→ What you are asked to do: Look over the lines below. Report each one that includes the string "convolution".

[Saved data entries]
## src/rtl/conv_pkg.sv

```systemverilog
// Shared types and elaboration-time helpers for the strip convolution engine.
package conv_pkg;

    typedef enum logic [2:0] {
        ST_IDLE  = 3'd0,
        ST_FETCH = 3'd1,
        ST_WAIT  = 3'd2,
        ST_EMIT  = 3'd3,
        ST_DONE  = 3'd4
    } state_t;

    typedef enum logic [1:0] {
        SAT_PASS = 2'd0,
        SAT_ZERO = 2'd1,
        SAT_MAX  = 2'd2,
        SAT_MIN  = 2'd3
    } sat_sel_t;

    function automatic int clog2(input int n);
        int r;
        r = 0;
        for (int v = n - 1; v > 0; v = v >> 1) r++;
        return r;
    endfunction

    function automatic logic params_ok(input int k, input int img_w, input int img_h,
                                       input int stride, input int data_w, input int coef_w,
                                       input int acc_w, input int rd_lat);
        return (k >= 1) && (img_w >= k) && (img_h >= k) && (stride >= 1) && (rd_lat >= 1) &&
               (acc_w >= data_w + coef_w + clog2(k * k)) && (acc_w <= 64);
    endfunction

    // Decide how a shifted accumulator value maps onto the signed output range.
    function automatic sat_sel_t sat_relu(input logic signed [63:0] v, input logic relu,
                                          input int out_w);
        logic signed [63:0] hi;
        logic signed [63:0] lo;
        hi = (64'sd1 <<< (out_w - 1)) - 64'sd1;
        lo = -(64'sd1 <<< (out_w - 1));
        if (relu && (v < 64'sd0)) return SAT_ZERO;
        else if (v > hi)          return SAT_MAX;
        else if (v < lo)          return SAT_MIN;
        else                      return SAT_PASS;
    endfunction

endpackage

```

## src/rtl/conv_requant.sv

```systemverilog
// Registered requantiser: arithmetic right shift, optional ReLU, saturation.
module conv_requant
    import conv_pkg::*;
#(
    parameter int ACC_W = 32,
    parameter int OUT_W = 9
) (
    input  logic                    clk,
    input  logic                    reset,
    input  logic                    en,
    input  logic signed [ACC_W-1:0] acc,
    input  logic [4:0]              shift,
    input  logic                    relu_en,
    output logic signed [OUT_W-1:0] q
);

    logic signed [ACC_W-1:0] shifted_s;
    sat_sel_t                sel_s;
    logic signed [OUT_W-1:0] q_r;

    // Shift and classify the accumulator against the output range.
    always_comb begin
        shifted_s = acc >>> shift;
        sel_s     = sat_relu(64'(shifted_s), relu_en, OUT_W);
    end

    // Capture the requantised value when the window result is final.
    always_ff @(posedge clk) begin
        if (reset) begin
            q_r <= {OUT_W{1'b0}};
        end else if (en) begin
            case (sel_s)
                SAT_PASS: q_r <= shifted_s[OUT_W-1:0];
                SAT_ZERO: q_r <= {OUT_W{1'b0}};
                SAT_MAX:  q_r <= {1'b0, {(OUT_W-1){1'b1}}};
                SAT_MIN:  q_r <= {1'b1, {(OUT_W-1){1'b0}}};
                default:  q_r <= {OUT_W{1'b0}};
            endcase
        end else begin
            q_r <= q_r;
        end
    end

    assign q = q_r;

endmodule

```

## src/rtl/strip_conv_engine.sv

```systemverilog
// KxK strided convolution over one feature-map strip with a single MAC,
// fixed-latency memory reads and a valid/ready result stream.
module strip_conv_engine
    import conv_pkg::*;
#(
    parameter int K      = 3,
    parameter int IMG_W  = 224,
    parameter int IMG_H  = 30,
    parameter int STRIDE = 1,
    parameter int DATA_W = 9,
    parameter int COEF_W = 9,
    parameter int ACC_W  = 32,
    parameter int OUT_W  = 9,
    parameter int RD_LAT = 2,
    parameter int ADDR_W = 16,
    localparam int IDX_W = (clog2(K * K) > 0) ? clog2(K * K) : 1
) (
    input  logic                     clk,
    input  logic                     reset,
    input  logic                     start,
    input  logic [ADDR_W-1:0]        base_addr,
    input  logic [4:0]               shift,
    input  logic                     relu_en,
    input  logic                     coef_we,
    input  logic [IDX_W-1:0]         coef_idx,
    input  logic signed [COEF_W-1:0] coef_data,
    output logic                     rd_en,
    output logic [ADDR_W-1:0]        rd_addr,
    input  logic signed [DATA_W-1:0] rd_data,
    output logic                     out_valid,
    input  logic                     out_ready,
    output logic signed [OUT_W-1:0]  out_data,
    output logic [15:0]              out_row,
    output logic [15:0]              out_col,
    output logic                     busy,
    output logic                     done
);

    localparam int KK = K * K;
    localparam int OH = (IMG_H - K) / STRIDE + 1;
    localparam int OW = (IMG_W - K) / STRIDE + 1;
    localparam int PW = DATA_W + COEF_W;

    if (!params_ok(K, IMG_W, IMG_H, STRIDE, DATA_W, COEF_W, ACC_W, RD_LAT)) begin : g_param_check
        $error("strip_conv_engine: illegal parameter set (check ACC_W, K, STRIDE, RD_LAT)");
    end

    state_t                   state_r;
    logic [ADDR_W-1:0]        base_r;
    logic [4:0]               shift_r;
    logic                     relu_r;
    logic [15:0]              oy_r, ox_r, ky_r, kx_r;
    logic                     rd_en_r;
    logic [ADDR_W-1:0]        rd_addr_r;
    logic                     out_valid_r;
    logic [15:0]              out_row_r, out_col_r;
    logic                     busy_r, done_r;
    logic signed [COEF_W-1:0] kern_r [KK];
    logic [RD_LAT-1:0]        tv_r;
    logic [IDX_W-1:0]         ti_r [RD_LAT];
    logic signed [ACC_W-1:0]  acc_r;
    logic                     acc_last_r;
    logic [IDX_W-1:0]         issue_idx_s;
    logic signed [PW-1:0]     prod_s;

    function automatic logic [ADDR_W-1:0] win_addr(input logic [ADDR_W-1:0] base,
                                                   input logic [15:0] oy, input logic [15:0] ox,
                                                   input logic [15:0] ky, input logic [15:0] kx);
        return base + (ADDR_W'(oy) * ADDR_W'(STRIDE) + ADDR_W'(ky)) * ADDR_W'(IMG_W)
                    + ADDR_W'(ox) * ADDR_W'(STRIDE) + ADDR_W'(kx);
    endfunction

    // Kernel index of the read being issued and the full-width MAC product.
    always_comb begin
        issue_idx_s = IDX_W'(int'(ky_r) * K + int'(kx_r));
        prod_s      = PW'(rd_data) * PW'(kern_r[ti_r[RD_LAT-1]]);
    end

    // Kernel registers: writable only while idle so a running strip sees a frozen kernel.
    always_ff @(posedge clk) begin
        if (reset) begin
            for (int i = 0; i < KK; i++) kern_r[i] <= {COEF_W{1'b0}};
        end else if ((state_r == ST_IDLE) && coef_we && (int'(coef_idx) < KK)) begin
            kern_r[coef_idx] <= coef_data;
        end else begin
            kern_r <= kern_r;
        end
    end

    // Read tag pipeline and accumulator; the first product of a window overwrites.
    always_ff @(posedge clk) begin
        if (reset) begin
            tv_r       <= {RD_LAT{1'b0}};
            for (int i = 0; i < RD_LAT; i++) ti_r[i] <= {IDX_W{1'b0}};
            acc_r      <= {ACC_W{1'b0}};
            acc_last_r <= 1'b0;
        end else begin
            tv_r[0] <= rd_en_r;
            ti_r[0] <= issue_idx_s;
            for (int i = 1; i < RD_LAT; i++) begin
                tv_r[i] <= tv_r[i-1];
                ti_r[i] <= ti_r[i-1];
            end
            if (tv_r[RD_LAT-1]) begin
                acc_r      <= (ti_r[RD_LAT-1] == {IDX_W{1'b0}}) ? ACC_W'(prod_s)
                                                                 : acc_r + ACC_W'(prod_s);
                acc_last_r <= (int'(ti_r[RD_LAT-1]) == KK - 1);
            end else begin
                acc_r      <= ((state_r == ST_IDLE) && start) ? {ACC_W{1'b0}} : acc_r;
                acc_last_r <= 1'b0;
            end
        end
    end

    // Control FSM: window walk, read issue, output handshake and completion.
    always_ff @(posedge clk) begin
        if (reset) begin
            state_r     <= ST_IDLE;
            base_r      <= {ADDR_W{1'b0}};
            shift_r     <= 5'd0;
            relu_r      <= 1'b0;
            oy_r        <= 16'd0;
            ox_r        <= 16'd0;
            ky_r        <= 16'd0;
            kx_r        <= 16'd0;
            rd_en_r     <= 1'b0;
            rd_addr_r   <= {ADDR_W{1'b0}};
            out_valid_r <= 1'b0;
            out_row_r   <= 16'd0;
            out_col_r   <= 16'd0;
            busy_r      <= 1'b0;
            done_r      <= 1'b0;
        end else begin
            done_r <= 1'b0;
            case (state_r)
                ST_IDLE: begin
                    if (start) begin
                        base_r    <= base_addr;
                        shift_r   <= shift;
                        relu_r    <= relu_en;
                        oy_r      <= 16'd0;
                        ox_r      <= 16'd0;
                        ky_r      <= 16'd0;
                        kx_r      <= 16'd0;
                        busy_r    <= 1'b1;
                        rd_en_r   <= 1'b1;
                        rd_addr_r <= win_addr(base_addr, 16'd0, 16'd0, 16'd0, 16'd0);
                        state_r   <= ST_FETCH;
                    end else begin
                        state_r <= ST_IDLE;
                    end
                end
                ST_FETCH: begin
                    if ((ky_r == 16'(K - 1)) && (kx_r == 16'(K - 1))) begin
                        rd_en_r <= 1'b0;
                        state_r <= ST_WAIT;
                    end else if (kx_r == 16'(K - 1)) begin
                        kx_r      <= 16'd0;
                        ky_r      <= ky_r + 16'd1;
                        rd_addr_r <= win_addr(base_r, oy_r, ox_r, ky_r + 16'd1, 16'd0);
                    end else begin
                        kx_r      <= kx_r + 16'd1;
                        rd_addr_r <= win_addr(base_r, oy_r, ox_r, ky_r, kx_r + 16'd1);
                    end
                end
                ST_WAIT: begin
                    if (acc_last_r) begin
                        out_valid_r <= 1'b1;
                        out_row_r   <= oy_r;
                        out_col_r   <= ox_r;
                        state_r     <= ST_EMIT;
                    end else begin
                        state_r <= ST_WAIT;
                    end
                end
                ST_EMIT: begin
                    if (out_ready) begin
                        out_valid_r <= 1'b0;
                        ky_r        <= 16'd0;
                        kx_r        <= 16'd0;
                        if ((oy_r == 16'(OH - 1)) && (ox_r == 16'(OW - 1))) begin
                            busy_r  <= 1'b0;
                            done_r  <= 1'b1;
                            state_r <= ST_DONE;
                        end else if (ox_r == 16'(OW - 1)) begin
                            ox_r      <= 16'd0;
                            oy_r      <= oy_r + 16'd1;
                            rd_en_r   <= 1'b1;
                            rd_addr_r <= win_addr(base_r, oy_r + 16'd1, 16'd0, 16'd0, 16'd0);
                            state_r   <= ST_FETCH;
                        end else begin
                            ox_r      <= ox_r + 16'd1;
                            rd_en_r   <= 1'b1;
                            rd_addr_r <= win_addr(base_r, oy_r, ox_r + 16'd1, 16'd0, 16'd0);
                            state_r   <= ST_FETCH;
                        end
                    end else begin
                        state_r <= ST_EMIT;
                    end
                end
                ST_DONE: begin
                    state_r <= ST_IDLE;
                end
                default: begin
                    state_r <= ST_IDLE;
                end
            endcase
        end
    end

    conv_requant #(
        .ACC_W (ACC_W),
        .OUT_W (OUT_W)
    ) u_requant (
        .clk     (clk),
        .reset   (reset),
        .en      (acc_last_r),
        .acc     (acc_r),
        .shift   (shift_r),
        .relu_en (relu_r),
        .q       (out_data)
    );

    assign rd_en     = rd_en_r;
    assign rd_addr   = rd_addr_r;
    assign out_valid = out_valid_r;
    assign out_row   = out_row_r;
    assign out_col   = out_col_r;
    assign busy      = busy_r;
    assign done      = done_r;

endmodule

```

→ Answer to this task:
// Shared types and elaboration-time helpers for the strip convolution engine.
// KxK strided convolution over one feature-map strip with a single MAC,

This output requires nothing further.